Bach and Steiner credit Senior Lecturer Jenny Patton with teaching them some of the most professionally beneficial courses they have taken. Steiner commended Patton for her excellent support of and investment in her students. She even introduced Steiner and Bach to AdVon! Bach notes how much she enjoyed taking “classes that offered real world experiences (service learning courses), but I also really loved studying theory and literature. One of my favorites was English 4573.02 Rhetoric and Social Action with James Fredal. The topic of the class was conspiracy theories, and I feel like I learned so much about how to comprehend this fast-paced, difficult world.” She also mentions English 4150: Cultures of Professional Writing, English 4189: Professional Writing Capstone, English 4569: Digital Media and English Studies and English 4567S: Rhetoric and Community Service.

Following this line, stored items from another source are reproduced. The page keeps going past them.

What follows belongs to an exercise in optimizing a design on an open flow for small area and a short achievable clock period; a production flow would make more cautious choices. The RTL was checked by simulation tests, not by an equivalence proof against the original design. Power and IR drop assume default switching activity.

job 8323:
==> flow/design.v <==
`timescale 1ns / 1ps
module mod (
    input logic clk,
    input logic reset,
    input logic [15:0] samp,
    output logic pull,
    output logic pdata
);
    localparam logic [39:0] TH = 40'h00014CCCCC;
    logic [7:0]  cnt;
    logic [15:0] sv;
    logic [39:2] xb;
    logic [39:8] pb;
    logic [0:0] q;
    logic [5:1] cx, cx_n;
    logic [3:1] cp, cp_n;
    wire [39:0] xt = {xb, 2'b00} + ({39'd0, cx[1]} << 8) + ({39'd0, cx[2]} << 14) + ({39'd0, cx[3]} << 20) + ({39'd0, cx[4]} << 26) + ({39'd0, cx[5]} << 32);
    wire c0 = (xt >= TH) && !xt[39];
    wire c1 = (xt >= (TH << 1)) && (xt < (40'h8000000000 + TH));
    wire s1 = xb[8] ^ pb[8] ^ q[0];
    wire c2 = (xb[8] & pb[8]) | (xb[8] & q[0]) | (pb[8] & q[0]);
    wire s3 = xb[9] ^ pb[9] ^ q[0];
    wire c4 = (xb[9] & pb[9]) | (xb[9] & q[0]) | (pb[9] & q[0]);
    wire s5 = xb[10] ^ pb[10];
    wire c6 = xb[10] & pb[10];
    wire s7 = xb[11] ^ pb[11];
    wire c8 = xb[11] & pb[11];
    wire s9 = xb[12] ^ pb[12] ^ q[0];
    wire c10 = (xb[12] & pb[12]) | (xb[12] & q[0]) | (pb[12] & q[0]);
    wire s11 = xb[13] ^ pb[13] ^ q[0];
    wire c12 = (xb[13] & pb[13]) | (xb[13] & q[0]) | (pb[13] & q[0]);
    wire s13 = xb[14] ^ pb[14] ^ cp[1];
    wire c14 = (xb[14] & pb[14]) | (xb[14] & cp[1]) | (pb[14] & cp[1]);
    wire s15 = xb[15] ^ pb[15];
    wire c16 = xb[15] & pb[15];
    wire s17 = xb[16] ^ pb[16] ^ q[0];
    wire c18 = (xb[16] & pb[16]) | (xb[16] & q[0]) | (pb[16] & q[0]);
    wire s19 = xb[17] ^ pb[17] ^ q[0];
    wire c20 = (xb[17] & pb[17]) | (xb[17] & q[0]) | (pb[17] & q[0]);
    wire s21 = xb[18] ^ pb[18];
    wire c22 = xb[18] & pb[18];
    wire s23 = xb[19] ^ pb[19] ^ cp[2];
    wire c24 = (xb[19] & pb[19]) | (xb[19] & cp[2]) | (pb[19] & cp[2]);
    wire s25 = xb[20] ^ pb[20] ^ q[0];
    wire c26 = (xb[20] & pb[20]) | (xb[20] & q[0]) | (pb[20] & q[0]);
    wire s27 = xb[21] ^ pb[21] ^ q[0];
    wire c28 = (xb[21] & pb[21]) | (xb[21] & q[0]) | (pb[21] & q[0]);
    wire s29 = xb[22] ^ pb[22];
    wire c30 = xb[22] & pb[22];
    wire s31 = xb[23] ^ pb[23] ^ q[0];
    wire c32 = (xb[23] & pb[23]) | (xb[23] & q[0]) | (pb[23] & q[0]);
    wire s33 = xb[24] ^ pb[24] ^ q[0];
    wire c34 = (xb[24] & pb[24]) | (xb[24] & q[0]) | (pb[24] & q[0]);
    wire s35 = xb[25] ^ pb[25] ^ cp[3];
    wire c36 = (xb[25] & pb[25]) | (xb[25] & cp[3]) | (pb[25] & cp[3]);
    wire s37 = xb[26] ^ pb[26] ^ q[0];
    wire c38 = (xb[26] & pb[26]) | (xb[26] & q[0]) | (pb[26] & q[0]);
    wire s39 = xb[27] ^ pb[27] ^ q[0];
    wire c40 = (xb[27] & pb[27]) | (xb[27] & q[0]) | (pb[27] & q[0]);
    wire s41 = xb[28] ^ pb[28] ^ q[0];
    wire c42 = (xb[28] & pb[28]) | (xb[28] & q[0]) | (pb[28] & q[0]);
    wire s43 = xb[29] ^ pb[29] ^ q[0];
    wire c44 = (xb[29] & pb[29]) | (xb[29] & q[0]) | (pb[29] & q[0]);
    wire s45 = xb[30] ^ pb[30] ^ q[0];
    wire c46 = (xb[30] & pb[30]) | (xb[30] & q[0]) | (pb[30] & q[0]);
    wire s47 = xb[31] ^ pb[31] ^ q[0];
    wire c48 = (xb[31] & pb[31]) | (xb[31] & q[0]) | (pb[31] & q[0]);
    wire s49 = xb[32] ^ pb[32] ^ q[0];
    wire c50 = (xb[32] & pb[32]) | (xb[32] & q[0]) | (pb[32] & q[0]);
    wire s51 = xb[33] ^ pb[33] ^ q[0];
    wire c52 = (xb[33] & pb[33]) | (xb[33] & q[0]) | (pb[33] & q[0]);
    wire s53 = xb[34] ^ pb[34] ^ q[0];
    wire c54 = (xb[34] & pb[34]) | (xb[34] & q[0]) | (pb[34] & q[0]);
    wire s55 = xb[35] ^ pb[35] ^ q[0];
    wire c56 = (xb[35] & pb[35]) | (xb[35] & q[0]) | (pb[35] & q[0]);
    wire s57 = xb[36] ^ pb[36] ^ q[0];
    wire c58 = (xb[36] & pb[36]) | (xb[36] & q[0]) | (pb[36] & q[0]);
    wire s59 = xb[37] ^ pb[37] ^ q[0];
    wire c60 = (xb[37] & pb[37]) | (xb[37] & q[0]) | (pb[37] & q[0]);
    wire s61 = xb[38] ^ pb[38] ^ q[0];
    wire c62 = (xb[38] & pb[38]) | (xb[38] & q[0]) | (pb[38] & q[0]);
    wire s63 = xb[39] ^ pb[39] ^ q[0];
    wire c64 = (xb[39] & pb[39]) | (xb[39] & q[0]) | (pb[39] & q[0]);
    wire [6:0] xs65 = {1'b0, xb[7], xb[6], xb[5], xb[4], xb[3], xb[2]} + {1'b0, 1'b0, 1'b0, q[0], q[0], 1'b0, q[0]} + 7'(1'b0);
    assign cx_n[1] = xs65[6];
    wire [6:0] xs66 = {1'b0, s11, s9, s7, s5, s3, s1} + {1'b0, c10, c8, c6, c4, c2, 1'b0} + 7'(cx[1]);
    assign cx_n[2] = xs66[6];
    wire [6:0] xs67 = {1'b0, s23, s21, s19, s17, s15, s13} + {1'b0, c22, c20, c18, c16, c14, c12} + 7'(cx[2]);
    assign cx_n[3] = xs67[6];
    wire [6:0] xs68 = {1'b0, s35, s33, s31, s29, s27, s25} + {1'b0, c34, c32, c30, c28, c26, c24} + 7'(cx[3]);
    assign cx_n[4] = xs68[6];
    wire [6:0] xs69 = {1'b0, s47, s45, s43, s41, s39, s37} + {1'b0, c46, c44, c42, c40, c38, c36} + 7'(cx[4]);
    assign cx_n[5] = xs69[6];
    wire [8:0] xs70 = {1'b0, s63, s61, s59, s57, s55, s53, s51, s49} + {1'b0, c62, c60, c58, c56, c54, c52, c50, c48} + 9'(cx[5]);
    wire [6:0] ps71 = {1'b0, pb[13], pb[12], pb[11], pb[10], pb[9], pb[8]} + {1'b0, sv[5], sv[4], sv[3], sv[2], sv[1], sv[0]} + 7'(1'b0);
    assign cp_n[1] = ps71[6];
    wire [5:0] ps72 = {1'b0, pb[18], pb[17], pb[16], pb[15], pb[14]} + {1'b0, sv[10], sv[9], sv[8], sv[7], sv[6]} + 6'(cp[1]);
    assign cp_n[2] = ps72[5];
    wire [6:0] ps73 = {1'b0, pb[24], pb[23], pb[22], pb[21], pb[20], pb[19]} + {1'b0, q[0], sv[15], sv[14], sv[13], sv[12], sv[11]} + 7'(cp[2]);
    assign cp_n[3] = ps73[6];
    wire [15:0] ps74 = {1'b0, pb[39], pb[38], pb[37], pb[36], pb[35], pb[34], pb[33], pb[32], pb[31], pb[30], pb[29], pb[28], pb[27], pb[26], pb[25]} + {1'b0, q[0], q[0], q[0], q[0], q[0], q[0], q[0], q[0], q[0], q[0], q[0], q[0], q[0], q[0], q[0]} + 16'(cp[3]);
    wire [39:2] xb_n = {xs70[7], xs70[6], xs70[5], xs70[4], xs70[3], xs70[2], xs70[1], xs70[0], xs69[5], xs69[4], xs69[3], xs69[2], xs69[1], xs69[0], xs68[5], xs68[4], xs68[3], xs68[2], xs68[1], xs68[0], xs67[5], xs67[4], xs67[3], xs67[2], xs67[1], xs67[0], xs66[5], xs66[4], xs66[3], xs66[2], xs66[1], xs66[0], xs65[5], xs65[4], xs65[3], xs65[2], xs65[1], xs65[0]};
    wire [39:8] pb_n = {ps74[14], ps74[13], ps74[12], ps74[11], ps74[10], ps74[9], ps74[8], ps74[7], ps74[6], ps74[5], ps74[4], ps74[3], ps74[2], ps74[1], ps74[0], ps73[5], ps73[4], ps73[3], ps73[2], ps73[1], ps73[0], ps72[4], ps72[3], ps72[2], ps72[1], ps72[0], ps71[5], ps71[4], ps71[3], ps71[2], ps71[1], ps71[0]};
    always_ff @(posedge clk or posedge reset) begin
        if (reset) begin
            cnt <= 8'hFF;
            sv  <= '0;
            xb  <= '0;
            pb  <= '0;
            q   <= '0;
            cx  <= '0;
            cp  <= '0;
        end else begin
            cnt <= cnt + 8'd1;
            if (cnt == 8'hFF) sv <= samp;
            xb  <= xb_n;
            pb  <= pb_n;
            cx  <= cx_n;
            cp  <= cp_n;
            q[0] <= q[0] ? c1 : c0;
        end
    end
    assign pull  = (cnt == 8'hFF);
    assign pdata = q[0];
endmodule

Bach advises English majors to be comfortable with taking time to explore their interests. She started off as an undecided STEM major, and the University Exploration first-year seminar helped her narrow down what she was passionate about. She experimented with different colleges and departments to help her realize what inspired her. It showed her that choosing a path does not mean giving up other interests: for instance, she publishes her own work outside of AdVon. She urges everyone to take advantage of the networking opportunities in college. “You never know when someone you’ve met can lead you to new opportunities.” She ends with “Work culture is extremely important to satisfaction. When you’re interviewing, ask questions and be observant. I get to work relatively closely with our CEO (Ben Faw) and President (Eric Spurling), and while my job is pretty high stakes and stressful, I would follow them anywhere. It’s really important that you get support from your supervisors. Also, I’ve gotten to meet some of my best friends through work as well!”

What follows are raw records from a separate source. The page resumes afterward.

Context: an optimization exercise on an open-source flow, tuned for small area. The choices shown serve that exercise and are no tape-out recipe.
Function was checked by simulation only, so behaviour that the tests miss may differ from the original.
No driver is modelled on the clock port, so clock power and skew are understated where the tree is cut down; a real chip needs a root buffer or a tree.
Power is estimated from default activity; no workload was simulated.

==> flow/design.v <==
module vga_generator(
	input				clk,
	input				reset_n,
	input		[3:0]		mode,
	input		[15:0]		pongbar1_y_input,
	input		[15:0]		pongbar2_y_input,
	input		[15:0]		bal_x_input,
	input		[15:0]		bal_y_input,
	output	reg			vga_hs,
	output				vga_vs,
	output	reg			vga_de,
	output		[7:0]		vga_r,
	output		[7:0]		vga_g,
	output		[7:0]		vga_b
);
wire m4 = mode[3] | mode[2];
wire m0 = !m4 && mode[1:0] == 2'd0;
wire m1 = !m4 && mode[1:0] == 2'd1;
wire m2 = !m4 && mode[1:0] == 2'd2;
wire m3 = !m4 && mode[1:0] == 2'd3;
reg  [11:0] U0;
reg  [10:0] Y0;
always @(*)
begin
	case ({m4, mode[1:0]})
		3'd0:    begin U0 = 12'd3953; Y0 = 11'd2012; end
		3'd1:    begin U0 = 12'd3975; Y0 = 11'd2011; end
		3'd2:    begin U0 = 12'd3801; Y0 = 11'd2012; end
		3'd3:    begin U0 = 12'd3737; Y0 = 11'd2006; end
		default: begin U0 = 12'd3905; Y0 = 11'd2006; end
	endcase
end
reg  [11:0] hx;
reg  [10:0] vy;
reg         lit;
wire [11:0] h = hx;
wire [10:0] v = vy;
wire h_up = h[11];
wire v_up = v[10] & v[9];
wire h_sync_up =
	(m0 && h[7] && h[6] && (h[5] || h[4])) ||
	(m1 && h[6] && (h[5] || h[4] || h[3] || h[2])) ||
	(m2 && h[8] && (h[7] || (h[6] && h[5]))) ||
	(m3 && h[8] && (h[7] || h[6] || h[5] || h[4] || h[3])) ||
	(m4 && (h[7] || (h[6] && h[5] && (h[4] || (h[3] && h[2])))));
wire v_sync_up =
	(m0 && (v[5] || v[1])) ||
	(m1 && v[5] && (v[4] || v[3] || v[2] || v[1] || v[0])) ||
	(m2 && v[5] && (v[4] || v[3] || v[2] || v[1])) ||
	(m3 && (v[5] || (v[3] && (v[2] || v[1] || v[0])))) ||
	(m4 && (v[5] || (v[3] && (v[2] || (v[1] && v[0])))));
wire h_past =
	(m0 && h[9] && h[7]) ||
	(m1 && h[9] && h[7] && h[6] && (h[5] || h[4])) ||
	(m2 && h[10]) ||
	(m3 && h[10] && h[8]) ||
	(m4 && h[10] && h[9] && h[8] && h[7]);
wire v_past =
	((m0 || m1) && v[8] && v[7] && v[6] && (v[5] || (v[4] && v[3] && v[2] && v[1] && v[0]))) ||
	(m2 && v[9] && (v[8] || &v[7:0])) ||
	(m3 && &v[9:0]) ||
	(m4 && v[10] && v[5] && v[4] && (v[3] || (v[2] && v[1] && v[0])));
wire h_wrap = !h_up && h_past && (
	(m0 && h[4]) ||
	(m1 && h[5]) ||
	(m2 && h[4] && h[3]) ||
	(m3 && h[5] && h[4]) ||
	(m4 && h[6] && h[4] && h[3]));
wire v_wrap = !v_up && v_past && (
	(m0 && v[5] && v[3]) ||
	(m1 && v[5] && v[2] && v[1] && v[0]) ||
	(m2 && v[8] && v[0]) ||
	m3 ||
	(m4 && v[3] && v[1]));
wire v_first = &v[5:0];
wire [12:0] hc;
wire [11:0] hx_inc;
wire [11:0] vc;
wire [10:0] vy_inc;
assign hc[0] = 1'b1;
assign vc[0] = h_wrap;
genvar k;
generate
	for (k = 0; k < 12; k = k + 1) begin : g_hinc
		assign hx_inc[k] = hx[k] ^ hc[k];
		assign hc[k+1] = hx[k] & hc[k];
	end
	for (k = 0; k < 11; k = k + 1) begin : g_vinc
		assign vy_inc[k] = vy[k] ^ vc[k];
		if (k < 10) begin : g_c
			assign vc[k+1] = vy[k] & vc[k];
		end
	end
endgenerate
always @(posedge clk)
begin
	if (!reset_n || h_wrap)
		hx <= U0;
	else
		hx <= hx_inc;
	if (!reset_n || (h_wrap && v_wrap))
		vy <= Y0;
	else
		vy <= vy_inc;
end
wire hs_next = h_up ? h_sync_up : !h_wrap;
reg  first_line;
assign vga_vs = first_line || !v_up || v_sync_up;
wire de_next = !h_up && !h_past && (v_up ? v_first : !v_past);
always @(posedge clk or negedge reset_n)
	if (!reset_n)
	begin
		vga_hs <= 1'b1;
		first_line <= 1'b1;
		vga_de <= 1'b0;
	end
	else
	begin
		vga_hs <= hs_next;
		if (h_wrap)
			first_line <= 1'b0;
		vga_de <= de_next;
	end
wire [10:0] x = hx[10:0];
wire [8:0]  y = v_up ? 9'd0 : vy[8:0];
wire        left_col = x[10:4] == 7'd0 && !(x[3] && (x[2] || x[1]));
wire        right_col = x[10:7] == 4'b0100 && x[6] && x[5] && x[4] && (x[3] || (x[2] && x[1]));
wire [8:0]  bar = ({9{left_col}} & pongbar1_y_input[8:0]) | ({9{right_col}} & pongbar2_y_input[8:0]);
wire        bar_on = (left_col && pongbar1_y_input[15:9] == 7'd0) || (right_col && pongbar2_y_input[15:9] == 7'd0);
wire [8:0]  nbar = ~bar;
wire [9:0]  dc;
wire [8:0]  dy;
assign dc[0] = 1'b1;
genvar i;
generate for (i = 0; i < 9; i = i + 1) begin : g_dy
	assign dy[i] = y[i] ^ nbar[i] ^ dc[i];
	assign dc[i+1] = (y[i] & nbar[i]) | (y[i] & dc[i]) | (nbar[i] & dc[i]);
end endgenerate
wire        bar_hit = bar_on && dc[9] && dy[8:6] == 3'd0 && !(dy[5] && (dy[4] || dy[3]));
wire        ball_hit = {5'd0, x} == bal_x_input && {7'd0, y} == bal_y_input;
always @(posedge clk)
	lit <= bar_hit || ball_hit;
assign vga_r = {8{lit}};
assign vga_g = 8'h00;
assign vga_b = lit ? 8'h00 : 8'd125;
endmodule
module pong_vpg(
	input				clk,
	input				reset_n,
	input		[3:0]		mode,
	input		[15:0]		pongbar1_y_input,
	input		[15:0]		pongbar2_y_input,
	input		[15:0]		bal_x_input,
	input		[15:0]		bal_y_input,
	output				vpg_de,
	output				vpg_hs,
	output				vpg_vs,
	output		[7:0]		vpg_r,
	output		[7:0]		vpg_g,
	output		[7:0]		vpg_b
);
vga_generator u_vga_generator (
	.clk(clk),
	.reset_n(reset_n),
	.mode(mode),
	.pongbar1_y_input(pongbar1_y_input),
	.pongbar2_y_input(pongbar2_y_input),
	.bal_x_input(bal_x_input),
	.bal_y_input(bal_y_input),
	.vga_hs(vpg_hs),
	.vga_vs(vpg_vs),
	.vga_de(vpg_de),
	.vga_r(vpg_r),
	.vga_g(vpg_g),
	.vga_b(vpg_b));
endmodule
==> flow/flow/run.sh <==
#!/bin/bash
# The standard layout (standard.sh) with these changes:
#  - Yosys's technology mapping (abc) runs an area-oriented ABC script,
#    flow/area.abc, instead of ORFS's speed script, and the synthesis
#    skips extract_fa, leaving the adders' gates to ABC; the synthesis is
#    otherwise the standard one, so the registers are the same.
#  - the port buffers that global placement inserts are buf_1 cells.
#  - global placement is not timing-driven (the later repair steps still
#    fix timing); flow/pre_gpl.tcl removes synthesis's buffers before it.
# Each tool's full output is in the ORFS logs under orfs/logs/; make's
# output is in flow_make.log.
set -euo pipefail
here=$(pwd)
{
	head -n 1 synth_recipe.tcl
	echo "proc extract_fa {args} { }"
	echo "proc abc {args} { set i [lsearch \$args -script]; set args [lreplace \$args \$i [expr {\$i + 1}] -script $here/flow/area.abc]; yosys abc {*}\$args }"
	tail -n +2 synth_recipe.tcl
} > area_synth.tcl
sed "s#SYNTH_SCRIPT=[^ ]*#SYNTH_SCRIPT=$here/area_synth.tcl#" standard.sh > area_standard.sh
grep -q "SYNTH_SCRIPT=$here/area_synth.tcl" area_standard.sh
export BUFFER_PORTS_ARGS="-buffer_cell sky130_fd_sc_hd__buf_1"
export GPL_TIMING_DRIVEN=0
export PRE_GLOBAL_PLACE_TCL=$here/flow/pre_gpl.tcl
bash area_standard.sh > flow_make.log 2>&1
==> flow/flow/area.abc <==
strash
ifraig
dc2
dc2
strash
&get -n
&dch -f
&nf -R 1000 -F 10 -C 32
&put
==> flow/flow/pre_gpl.tcl <==
# Global placement runs without its timing-driven mode (GPL_TIMING_DRIVEN 0),
# which is what normally removes synthesis's buffers first; remove them here.
remove_buffers
==> flow/standard.sh <==
#!/bin/bash
# synth_recipe.tcl (not shown) runs the flow's synth.tcl, then flattens the netlist and writes it again
# the make line also repeats each setting of config.mk as NAME=value (left out here)
make -C /OpenROAD-flow-scripts/flow DESIGN_CONFIG=/design/flow/config.mk WORK_HOME=/design/flow/orfs CLKGATE_MAP_FILE= SYNTH_SCRIPT=/design/flow/synth_recipe.tcl "${@:-finish}"
==> flow/config.mk <==
export PLATFORM = sky130hd
export DESIGN_NAME = pong_vpg
export DESIGN_NICKNAME = pong_vpg
export VERILOG_FILES = /design/flow/design.v
export SDC_FILE = /design/flow/constraint.sdc
export NUM_CORES = 4
export LEC_CHECK = 0
export CAP_MARGIN = 20
export CORE_MARGIN = 2
export CORE_UTILIZATION = 40
export SETUP_SLACK_MARGIN = 0.15
export SLEW_MARGIN = 20
==> flow/constraint.sdc <==
create_clock -name core_clock -period 4.5 [get_ports {clk}]
set_input_delay 0.9000 -clock core_clock [delete_from_list [all_inputs] [get_ports {clk}]]
set_output_delay 0.9000 -clock core_clock [all_outputs]
set_load 0.01 [all_outputs]
==> results.sh, run 1 <==
export IMPL_post_cts_resized=0
export IMPL_initial_core_util_pct=41.7
export IMPL_rows=26
export IMPL_fin_crit_sh_pct=83.5
export IMPL_avgViaCountPerCell=5.57
export IMPL_areaGrowthSynthToFinish_pct=15.7
export IMPL_crit_path_start="mode[2]"
export IMPL_p_leak_nw=0.835
export IMPL_slew_violations=0
export IMPL_track_usage_pct=20.9
export IMPL_post_drt_wl_per_cell_um=14.5
export IMPL_endpoint="u_vga_generator.vy[1]"
export IMPL_syn_inst=288
export IMPL_worstPathRequired_ns=4.64
export IMPL_cts_tree="done"
export IMPL_end_kind="flip-flop"
export IMPL_synth_largest_area_cell="dfxtp_1"
export IMPL_ys_ff_latch=27
export IMPL_first_global_vias=2128
export IMPL_ios=97
export IMPL_coreArea_sq_mm=0.00514
export IMPL_route_detailed_drc=0
export IMPL_grt_max_degree=22
export IMPL_post_cts_buffers=0
export IMPL_die_h_um=77.2
export IMPL_setup_viol=0
export IMPL_antenna_left=0
export IMPL_grtUsageMet2_pct=33.4
export IMPL_dp_worst_setup_slack_ns=-0.0501
export IMPL_fmax_mhz=266
export IMPL_holdBufCountCts=0
export IMPL_cts_max_level=1
export IMPL_antenna_found_initial=0
export IMPL_synth_area_per_cell_sq_um=7.44
export IMPL_worstSetupPathType="in2reg"
export IMPL_busiest_layer="met2"
export IMPL_cts_sinks=27
export IMPL_seqPwrFrac_pct=53.8
export IMPL_fin_area_sq_mm=0.00248
export IMPL_p_int_w=0.000359
export IMPL_max_slew_margin_rel_pct=33.8
export IMPL_async_reset_ff_share_pct=11.1
export IMPL_drtPass1Iterations=5
export IMPL_cts_made_buffers=3
export IMPL_finalWeightedCongestion=0.873
export IMPL_die_x_um=77.2
export IMPL_hold_viol=0
export IMPL_worst_endpoint_arrival_ns=3.90
export IMPL_ir_drop_uv=137
export IMPL_postPlaceCellArea_sq_mm=0.00242
export IMPL_use_met3_pct=2.94
export IMPL_use_met1_pct=29.2
export IMPL_wirelength_um=6300
export IMPL_drv_cap=0
export IMPL_clkPwrFrac_pct=28.1
export IMPL_stdcell_count=435
export IMPL_max_clock_path_buffers=2
export IMPL_skew_ns=0.00841
export IMPL_p_comb_share_pct=18.0
export IMPL_grt_pass1_wl_um=10200
export IMPL_worstMarginPinSlew_ns=0.991
export IMPL_reg2reg_slack_ns=1.18
export IMPL_drive_above_1_share_pct=2.47
export IMPL_ys_types=49
export IMPL_reg2regPathDepth=14
export IMPL_portBuffers=86
export IMPL_worstPathMaxFanout=15
export IMPL_hold_path_class="in2async"
export IMPL_min_period_ns=3.76
export IMPL_reg2reg_to="u_vga_generator.lit"
export IMPL_yosys_top_cells_area="dfxtp_1 22%, buf_4 8.1%, nand2_1 7.0%"
export IMPL_status="timing/DRC/antenna clean"
export IMPL_yosysWarnings=1
export IMPL_clock_latency_ns=0.29
export IMPL_yosysTopAreaCellShare_pct=22.4
export IMPL_setup_slack_ns=0.741
export IMPL_nets=436
export IMPL_cts_root_buf="clkbuf_8"
export IMPL_initialDrtViolationCount=171
export IMPL_setup_tns_ns=0
export IMPL_rsz0062_at_grt="no"
export IMPL_dpl_cell_count=431
export IMPL_synth_edf_count=0
export IMPL_syn_area_sq_mm=0.00214
export IMPL_power_switching_w=0.000157
export IMPL_hold_slack_ns=0.444
export IMPL_r2r_start="u_vga_generator.hx[6]"
export IMPL_p_sw_share_pct=30.4
export IMPL_synthFlopType="dfxtp_1"
export IMPL_synth_most_common_cell="nand2_1"
export IMPL_die_area_sq_mm=0.00596
export IMPL_dp_hpwl_um=4800
export IMPL_seq_area_frac_synth_pct=26.1
export IMPL_cts_clk_slew_worst_paths_ns=0.10
export IMPL_power_density_mw_per_mm2=208
export IMPL_synth_top_cells_by_count="40 x nand2_1, 24 x dfxtp_1, 23 x buf_4"
export IMPL_start_kind="input pin"
export IMPL_diodes=0
export IMPL_overflow=0
export IMPL_vias=2425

If you plan to enter the corporate world, Steiner recommends that you “start thinking about what kind of roles you might be interested in. Start searching LinkedIn and Indeed now to see what jobs are out there and what kind of skills they’ll want you to have for an entry-level position. Many of these skills can be gained through the English major if you’re intentional, and you want to capitalize on those opportunities as much as you can while you’re in college. If you have no idea where to begin, reach out to ASC Career Success and consider the Minor in Professional Writing. These programs are built to help you navigate what can feel like a super intimidating job scene. Also, network whenever you can- you never know where those connections might get you down the road! At some point, you might even end up in a position to help some of those connections out, as well. ASC Career Success and the Minor in Professional writing can also help you learn how to do this/help get you connected with the right people.”
Bach believes the English major helped prepare her to enter the competitive work force. She says, “I took many classes that specifically taught me how to write a compelling resume, create strong writing samples, look for jobs, prepare for interviews. To me, Ohio State English seems committed to the professional success of students.”
So, don’t be fooled into believing your English major narrows your career options. If anything, it broadens your professional horizons to let you explore multiple fields.